DATA UNDER STUDY:
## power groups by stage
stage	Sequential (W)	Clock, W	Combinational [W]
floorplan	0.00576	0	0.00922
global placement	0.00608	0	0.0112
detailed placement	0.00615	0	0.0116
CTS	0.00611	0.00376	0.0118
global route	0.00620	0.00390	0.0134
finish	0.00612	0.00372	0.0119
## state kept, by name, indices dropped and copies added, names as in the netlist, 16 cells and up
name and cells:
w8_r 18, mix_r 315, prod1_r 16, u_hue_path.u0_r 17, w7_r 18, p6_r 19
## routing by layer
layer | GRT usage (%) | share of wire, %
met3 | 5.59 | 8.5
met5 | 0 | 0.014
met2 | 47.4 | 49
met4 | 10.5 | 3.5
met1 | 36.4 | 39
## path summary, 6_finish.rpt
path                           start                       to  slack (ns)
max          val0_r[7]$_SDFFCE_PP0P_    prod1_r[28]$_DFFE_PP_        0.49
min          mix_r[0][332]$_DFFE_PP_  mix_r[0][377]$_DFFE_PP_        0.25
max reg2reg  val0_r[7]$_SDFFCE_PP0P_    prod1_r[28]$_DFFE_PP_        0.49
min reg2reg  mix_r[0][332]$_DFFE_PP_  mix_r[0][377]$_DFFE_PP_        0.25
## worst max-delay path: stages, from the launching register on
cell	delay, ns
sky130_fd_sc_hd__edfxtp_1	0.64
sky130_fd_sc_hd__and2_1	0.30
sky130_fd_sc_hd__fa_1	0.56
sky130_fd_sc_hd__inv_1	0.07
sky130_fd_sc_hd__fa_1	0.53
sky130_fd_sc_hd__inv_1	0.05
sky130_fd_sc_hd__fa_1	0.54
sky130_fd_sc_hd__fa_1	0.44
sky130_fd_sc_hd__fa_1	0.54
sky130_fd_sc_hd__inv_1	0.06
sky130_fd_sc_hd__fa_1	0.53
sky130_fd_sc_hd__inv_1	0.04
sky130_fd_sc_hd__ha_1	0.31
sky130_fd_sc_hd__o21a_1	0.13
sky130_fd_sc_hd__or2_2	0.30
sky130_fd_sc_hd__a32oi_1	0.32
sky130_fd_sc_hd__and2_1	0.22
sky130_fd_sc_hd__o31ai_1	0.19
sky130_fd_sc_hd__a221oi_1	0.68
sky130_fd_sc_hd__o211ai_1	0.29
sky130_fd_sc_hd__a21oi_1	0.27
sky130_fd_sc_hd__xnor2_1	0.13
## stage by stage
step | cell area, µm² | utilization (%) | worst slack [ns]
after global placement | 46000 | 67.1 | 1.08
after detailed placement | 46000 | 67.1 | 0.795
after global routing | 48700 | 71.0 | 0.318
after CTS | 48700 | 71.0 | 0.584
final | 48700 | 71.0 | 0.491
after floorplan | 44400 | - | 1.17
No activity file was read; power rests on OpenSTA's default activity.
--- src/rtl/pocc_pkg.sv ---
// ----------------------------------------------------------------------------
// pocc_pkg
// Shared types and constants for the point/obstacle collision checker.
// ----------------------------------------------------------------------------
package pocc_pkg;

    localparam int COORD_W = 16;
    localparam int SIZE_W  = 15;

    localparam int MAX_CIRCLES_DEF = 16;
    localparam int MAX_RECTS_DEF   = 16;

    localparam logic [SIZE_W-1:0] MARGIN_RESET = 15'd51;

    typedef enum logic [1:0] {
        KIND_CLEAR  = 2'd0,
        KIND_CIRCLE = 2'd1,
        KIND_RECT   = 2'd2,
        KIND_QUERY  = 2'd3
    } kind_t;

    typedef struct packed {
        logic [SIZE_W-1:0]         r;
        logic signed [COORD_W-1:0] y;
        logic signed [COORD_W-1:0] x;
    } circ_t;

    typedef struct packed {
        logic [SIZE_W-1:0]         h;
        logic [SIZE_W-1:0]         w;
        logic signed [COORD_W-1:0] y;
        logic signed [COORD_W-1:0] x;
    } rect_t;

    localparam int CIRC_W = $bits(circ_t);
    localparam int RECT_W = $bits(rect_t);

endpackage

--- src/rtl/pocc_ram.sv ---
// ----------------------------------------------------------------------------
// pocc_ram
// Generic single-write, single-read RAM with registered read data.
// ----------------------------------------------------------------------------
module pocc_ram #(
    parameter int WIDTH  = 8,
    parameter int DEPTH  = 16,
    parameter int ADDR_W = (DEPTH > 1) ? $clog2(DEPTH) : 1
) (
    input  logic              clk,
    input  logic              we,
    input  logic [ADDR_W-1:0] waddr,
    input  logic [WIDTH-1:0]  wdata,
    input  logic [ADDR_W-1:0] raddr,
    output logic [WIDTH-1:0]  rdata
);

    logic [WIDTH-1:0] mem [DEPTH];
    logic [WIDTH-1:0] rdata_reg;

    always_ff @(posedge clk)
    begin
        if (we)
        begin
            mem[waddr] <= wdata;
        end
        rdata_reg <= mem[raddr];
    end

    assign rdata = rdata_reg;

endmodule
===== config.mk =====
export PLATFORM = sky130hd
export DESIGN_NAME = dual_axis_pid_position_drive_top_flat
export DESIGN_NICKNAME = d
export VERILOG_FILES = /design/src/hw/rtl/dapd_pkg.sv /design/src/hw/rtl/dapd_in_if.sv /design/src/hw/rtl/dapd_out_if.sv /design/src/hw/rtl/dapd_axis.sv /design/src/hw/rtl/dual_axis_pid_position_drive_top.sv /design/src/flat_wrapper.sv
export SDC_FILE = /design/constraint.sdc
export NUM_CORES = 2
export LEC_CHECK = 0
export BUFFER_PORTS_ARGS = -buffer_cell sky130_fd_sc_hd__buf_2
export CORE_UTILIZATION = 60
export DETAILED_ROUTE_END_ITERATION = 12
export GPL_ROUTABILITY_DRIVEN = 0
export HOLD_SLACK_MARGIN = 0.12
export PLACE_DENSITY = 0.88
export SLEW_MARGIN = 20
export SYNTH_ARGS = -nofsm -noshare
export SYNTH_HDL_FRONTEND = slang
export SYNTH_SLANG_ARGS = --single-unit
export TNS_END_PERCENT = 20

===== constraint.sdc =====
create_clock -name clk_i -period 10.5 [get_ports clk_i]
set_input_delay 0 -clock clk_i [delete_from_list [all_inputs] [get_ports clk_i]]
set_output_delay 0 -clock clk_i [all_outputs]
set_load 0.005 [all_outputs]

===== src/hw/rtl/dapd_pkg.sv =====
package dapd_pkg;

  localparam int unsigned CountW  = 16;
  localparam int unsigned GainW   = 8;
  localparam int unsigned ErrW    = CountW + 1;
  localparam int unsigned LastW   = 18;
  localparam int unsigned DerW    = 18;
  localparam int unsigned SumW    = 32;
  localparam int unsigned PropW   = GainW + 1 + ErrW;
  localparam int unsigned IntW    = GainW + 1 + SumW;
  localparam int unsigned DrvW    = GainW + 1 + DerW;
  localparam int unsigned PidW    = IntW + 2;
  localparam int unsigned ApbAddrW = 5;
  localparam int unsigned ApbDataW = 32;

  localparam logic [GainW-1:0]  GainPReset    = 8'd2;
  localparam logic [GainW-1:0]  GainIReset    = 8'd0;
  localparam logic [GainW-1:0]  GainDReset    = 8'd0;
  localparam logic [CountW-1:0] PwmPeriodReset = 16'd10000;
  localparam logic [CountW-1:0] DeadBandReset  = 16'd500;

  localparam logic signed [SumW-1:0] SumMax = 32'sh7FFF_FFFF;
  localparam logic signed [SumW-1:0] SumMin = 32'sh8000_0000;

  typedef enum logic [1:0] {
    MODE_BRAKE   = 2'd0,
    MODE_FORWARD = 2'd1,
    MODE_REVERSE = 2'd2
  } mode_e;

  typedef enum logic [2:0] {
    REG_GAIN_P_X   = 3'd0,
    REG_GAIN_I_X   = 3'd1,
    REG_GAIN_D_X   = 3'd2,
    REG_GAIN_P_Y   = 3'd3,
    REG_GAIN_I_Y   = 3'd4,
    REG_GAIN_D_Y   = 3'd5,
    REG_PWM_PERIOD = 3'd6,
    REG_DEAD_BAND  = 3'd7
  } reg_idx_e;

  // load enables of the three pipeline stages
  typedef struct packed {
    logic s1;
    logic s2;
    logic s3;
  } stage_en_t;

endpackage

* * *

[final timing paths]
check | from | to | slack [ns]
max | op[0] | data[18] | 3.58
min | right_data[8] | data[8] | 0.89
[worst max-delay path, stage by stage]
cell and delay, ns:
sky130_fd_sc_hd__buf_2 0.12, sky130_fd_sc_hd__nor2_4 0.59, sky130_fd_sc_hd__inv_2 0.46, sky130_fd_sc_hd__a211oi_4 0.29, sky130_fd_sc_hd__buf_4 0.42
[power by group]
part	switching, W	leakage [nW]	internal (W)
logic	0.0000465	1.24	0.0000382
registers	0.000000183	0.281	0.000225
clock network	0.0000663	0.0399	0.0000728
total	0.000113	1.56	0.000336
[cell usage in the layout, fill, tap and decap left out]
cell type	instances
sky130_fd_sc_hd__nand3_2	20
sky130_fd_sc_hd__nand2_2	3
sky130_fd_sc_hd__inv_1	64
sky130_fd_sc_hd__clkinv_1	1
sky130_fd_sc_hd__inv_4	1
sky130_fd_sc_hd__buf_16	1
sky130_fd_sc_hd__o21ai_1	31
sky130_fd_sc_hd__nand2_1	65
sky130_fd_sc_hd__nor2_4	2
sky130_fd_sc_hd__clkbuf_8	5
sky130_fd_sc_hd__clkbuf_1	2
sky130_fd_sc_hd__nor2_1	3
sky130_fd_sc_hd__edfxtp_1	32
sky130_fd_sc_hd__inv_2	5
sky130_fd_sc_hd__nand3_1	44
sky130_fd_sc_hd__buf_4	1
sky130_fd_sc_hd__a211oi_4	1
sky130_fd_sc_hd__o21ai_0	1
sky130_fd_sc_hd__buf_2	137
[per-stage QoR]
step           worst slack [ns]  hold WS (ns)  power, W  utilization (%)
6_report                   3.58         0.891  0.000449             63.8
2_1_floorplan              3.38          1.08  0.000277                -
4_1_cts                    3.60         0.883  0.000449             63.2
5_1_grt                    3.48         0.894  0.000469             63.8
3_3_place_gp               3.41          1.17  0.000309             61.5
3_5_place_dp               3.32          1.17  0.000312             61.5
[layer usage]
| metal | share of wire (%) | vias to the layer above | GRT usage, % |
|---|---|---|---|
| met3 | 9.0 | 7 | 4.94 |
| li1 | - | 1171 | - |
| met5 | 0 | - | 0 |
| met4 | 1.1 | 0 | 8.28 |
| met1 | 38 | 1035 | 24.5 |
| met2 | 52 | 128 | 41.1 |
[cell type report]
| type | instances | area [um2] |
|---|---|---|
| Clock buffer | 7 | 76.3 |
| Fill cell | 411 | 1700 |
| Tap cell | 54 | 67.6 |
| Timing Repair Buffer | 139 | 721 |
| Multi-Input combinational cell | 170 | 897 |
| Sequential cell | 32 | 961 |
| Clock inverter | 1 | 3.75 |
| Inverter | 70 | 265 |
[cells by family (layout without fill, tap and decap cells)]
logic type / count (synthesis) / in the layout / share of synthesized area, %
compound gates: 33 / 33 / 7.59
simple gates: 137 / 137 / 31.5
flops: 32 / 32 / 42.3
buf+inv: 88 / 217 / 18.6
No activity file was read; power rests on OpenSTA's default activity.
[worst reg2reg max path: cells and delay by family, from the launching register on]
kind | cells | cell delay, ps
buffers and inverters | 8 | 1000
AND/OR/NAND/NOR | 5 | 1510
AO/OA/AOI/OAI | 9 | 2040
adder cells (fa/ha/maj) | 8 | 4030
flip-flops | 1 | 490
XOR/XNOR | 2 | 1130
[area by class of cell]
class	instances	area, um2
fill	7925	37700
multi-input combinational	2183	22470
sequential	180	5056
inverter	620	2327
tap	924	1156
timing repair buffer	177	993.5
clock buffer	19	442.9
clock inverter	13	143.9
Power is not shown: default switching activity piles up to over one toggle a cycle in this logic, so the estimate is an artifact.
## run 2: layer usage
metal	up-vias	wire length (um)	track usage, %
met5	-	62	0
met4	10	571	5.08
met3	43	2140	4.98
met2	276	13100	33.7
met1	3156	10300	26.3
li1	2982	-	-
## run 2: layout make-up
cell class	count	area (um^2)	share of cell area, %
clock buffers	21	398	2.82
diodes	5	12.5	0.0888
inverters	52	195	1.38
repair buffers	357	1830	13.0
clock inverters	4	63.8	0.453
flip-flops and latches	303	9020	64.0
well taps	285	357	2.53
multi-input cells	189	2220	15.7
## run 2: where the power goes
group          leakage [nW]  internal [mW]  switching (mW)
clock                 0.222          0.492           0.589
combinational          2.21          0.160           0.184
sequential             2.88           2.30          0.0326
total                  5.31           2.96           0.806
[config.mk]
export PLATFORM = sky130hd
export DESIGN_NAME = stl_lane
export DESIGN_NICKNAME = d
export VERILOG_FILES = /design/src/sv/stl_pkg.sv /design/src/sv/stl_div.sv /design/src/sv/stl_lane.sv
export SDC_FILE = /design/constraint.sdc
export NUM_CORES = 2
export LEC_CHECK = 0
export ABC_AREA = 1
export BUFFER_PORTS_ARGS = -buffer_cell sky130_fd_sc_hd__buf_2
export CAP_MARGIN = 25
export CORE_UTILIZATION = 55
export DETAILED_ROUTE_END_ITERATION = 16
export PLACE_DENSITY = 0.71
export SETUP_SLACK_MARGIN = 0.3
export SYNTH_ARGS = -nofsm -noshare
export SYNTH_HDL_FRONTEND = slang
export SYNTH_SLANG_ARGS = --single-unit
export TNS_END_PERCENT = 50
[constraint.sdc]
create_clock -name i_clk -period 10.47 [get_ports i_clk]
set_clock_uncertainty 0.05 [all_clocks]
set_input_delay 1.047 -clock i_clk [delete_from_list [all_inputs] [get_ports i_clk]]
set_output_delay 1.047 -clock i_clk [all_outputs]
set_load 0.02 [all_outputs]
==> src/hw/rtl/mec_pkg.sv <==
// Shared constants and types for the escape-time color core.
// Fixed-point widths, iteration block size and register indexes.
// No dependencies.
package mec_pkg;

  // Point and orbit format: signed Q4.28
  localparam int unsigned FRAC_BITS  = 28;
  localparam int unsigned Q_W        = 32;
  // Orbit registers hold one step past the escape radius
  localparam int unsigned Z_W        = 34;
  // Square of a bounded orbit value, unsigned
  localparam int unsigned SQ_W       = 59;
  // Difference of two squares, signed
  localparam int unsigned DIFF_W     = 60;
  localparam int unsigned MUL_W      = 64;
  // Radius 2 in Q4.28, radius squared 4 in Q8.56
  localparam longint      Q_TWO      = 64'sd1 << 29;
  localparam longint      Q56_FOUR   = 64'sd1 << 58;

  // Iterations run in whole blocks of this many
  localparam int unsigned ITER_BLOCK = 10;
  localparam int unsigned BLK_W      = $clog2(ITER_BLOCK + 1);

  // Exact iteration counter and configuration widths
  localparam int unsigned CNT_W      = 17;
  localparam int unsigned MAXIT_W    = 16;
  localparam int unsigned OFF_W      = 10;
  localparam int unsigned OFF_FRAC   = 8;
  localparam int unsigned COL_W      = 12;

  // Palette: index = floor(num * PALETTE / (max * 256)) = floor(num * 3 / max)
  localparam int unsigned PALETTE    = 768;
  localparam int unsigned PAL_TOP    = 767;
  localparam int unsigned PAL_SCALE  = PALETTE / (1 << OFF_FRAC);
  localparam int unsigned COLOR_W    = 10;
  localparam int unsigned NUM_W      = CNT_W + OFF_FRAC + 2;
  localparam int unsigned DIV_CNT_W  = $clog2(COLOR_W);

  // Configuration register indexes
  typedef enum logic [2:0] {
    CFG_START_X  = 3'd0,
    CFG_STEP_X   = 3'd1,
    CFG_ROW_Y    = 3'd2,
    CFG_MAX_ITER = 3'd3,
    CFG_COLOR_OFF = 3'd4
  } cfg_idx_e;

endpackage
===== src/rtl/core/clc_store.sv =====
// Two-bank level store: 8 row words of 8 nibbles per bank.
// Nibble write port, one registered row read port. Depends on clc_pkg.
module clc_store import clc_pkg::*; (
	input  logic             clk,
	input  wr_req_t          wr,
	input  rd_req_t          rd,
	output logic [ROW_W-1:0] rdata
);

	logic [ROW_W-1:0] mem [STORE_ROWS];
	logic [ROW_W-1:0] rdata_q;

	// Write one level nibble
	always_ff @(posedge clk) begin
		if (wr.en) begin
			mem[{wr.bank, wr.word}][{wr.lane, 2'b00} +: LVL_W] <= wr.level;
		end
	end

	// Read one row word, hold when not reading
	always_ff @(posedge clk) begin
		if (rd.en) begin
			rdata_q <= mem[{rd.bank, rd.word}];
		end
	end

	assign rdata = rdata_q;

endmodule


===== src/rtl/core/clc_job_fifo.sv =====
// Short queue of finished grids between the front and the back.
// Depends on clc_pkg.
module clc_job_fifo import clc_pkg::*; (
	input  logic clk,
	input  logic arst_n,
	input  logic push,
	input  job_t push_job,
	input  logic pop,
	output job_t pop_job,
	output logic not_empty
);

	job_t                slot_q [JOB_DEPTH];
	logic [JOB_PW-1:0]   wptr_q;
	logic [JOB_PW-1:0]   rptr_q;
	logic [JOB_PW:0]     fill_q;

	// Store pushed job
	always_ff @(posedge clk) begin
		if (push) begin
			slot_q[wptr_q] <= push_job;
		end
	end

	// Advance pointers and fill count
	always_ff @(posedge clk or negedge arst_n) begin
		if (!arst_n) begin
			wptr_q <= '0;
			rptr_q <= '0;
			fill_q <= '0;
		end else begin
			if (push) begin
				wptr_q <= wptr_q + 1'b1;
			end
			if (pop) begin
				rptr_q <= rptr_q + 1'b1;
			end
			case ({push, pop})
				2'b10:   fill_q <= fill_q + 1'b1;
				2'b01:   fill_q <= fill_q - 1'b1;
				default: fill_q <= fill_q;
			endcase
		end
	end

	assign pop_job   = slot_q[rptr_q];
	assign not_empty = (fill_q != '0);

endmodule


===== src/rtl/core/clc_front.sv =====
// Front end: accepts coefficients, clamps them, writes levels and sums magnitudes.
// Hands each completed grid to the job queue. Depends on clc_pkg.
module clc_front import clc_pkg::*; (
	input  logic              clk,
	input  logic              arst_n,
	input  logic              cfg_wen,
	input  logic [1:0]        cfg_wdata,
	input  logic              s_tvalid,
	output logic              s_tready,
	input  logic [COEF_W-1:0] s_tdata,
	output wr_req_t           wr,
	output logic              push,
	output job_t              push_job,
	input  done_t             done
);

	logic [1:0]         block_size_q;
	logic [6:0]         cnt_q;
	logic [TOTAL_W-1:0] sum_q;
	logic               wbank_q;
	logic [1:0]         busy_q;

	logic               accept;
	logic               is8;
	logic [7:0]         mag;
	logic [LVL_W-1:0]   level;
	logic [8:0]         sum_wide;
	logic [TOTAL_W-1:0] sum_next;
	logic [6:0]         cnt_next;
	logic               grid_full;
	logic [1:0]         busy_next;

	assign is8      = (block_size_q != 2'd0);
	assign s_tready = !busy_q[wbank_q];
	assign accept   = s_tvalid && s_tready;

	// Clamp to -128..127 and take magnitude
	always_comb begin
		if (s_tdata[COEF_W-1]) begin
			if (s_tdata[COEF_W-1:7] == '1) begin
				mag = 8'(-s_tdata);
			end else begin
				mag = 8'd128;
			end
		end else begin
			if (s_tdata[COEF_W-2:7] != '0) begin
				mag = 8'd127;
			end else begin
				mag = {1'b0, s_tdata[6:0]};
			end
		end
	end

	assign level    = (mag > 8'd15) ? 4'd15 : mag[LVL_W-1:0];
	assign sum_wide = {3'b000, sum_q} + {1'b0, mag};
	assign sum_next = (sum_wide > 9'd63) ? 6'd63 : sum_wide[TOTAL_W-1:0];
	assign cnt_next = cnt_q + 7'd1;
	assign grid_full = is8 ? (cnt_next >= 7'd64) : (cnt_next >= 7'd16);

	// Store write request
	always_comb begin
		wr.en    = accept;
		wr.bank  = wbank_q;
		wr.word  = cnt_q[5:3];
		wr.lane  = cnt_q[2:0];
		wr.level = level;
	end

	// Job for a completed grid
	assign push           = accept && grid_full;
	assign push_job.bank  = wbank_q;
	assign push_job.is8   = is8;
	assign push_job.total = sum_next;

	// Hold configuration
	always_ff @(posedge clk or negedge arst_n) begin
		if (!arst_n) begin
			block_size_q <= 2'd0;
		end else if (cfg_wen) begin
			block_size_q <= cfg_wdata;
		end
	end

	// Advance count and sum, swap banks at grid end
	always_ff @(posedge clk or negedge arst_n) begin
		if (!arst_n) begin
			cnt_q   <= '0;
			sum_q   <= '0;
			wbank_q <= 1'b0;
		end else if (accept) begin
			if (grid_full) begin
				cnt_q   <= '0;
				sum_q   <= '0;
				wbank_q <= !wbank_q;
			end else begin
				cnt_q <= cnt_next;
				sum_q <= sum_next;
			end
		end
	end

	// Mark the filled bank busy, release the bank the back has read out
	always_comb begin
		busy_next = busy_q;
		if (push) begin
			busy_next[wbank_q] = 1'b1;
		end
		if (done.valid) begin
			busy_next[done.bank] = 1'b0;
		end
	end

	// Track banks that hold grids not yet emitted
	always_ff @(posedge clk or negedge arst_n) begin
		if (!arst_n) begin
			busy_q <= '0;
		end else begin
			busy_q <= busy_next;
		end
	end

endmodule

INSTRUCTIONS TO FOLLOW: Find out how many lines of the listing above include the word "layout", and give that number alone.

RESULT OF THIS TASK: 4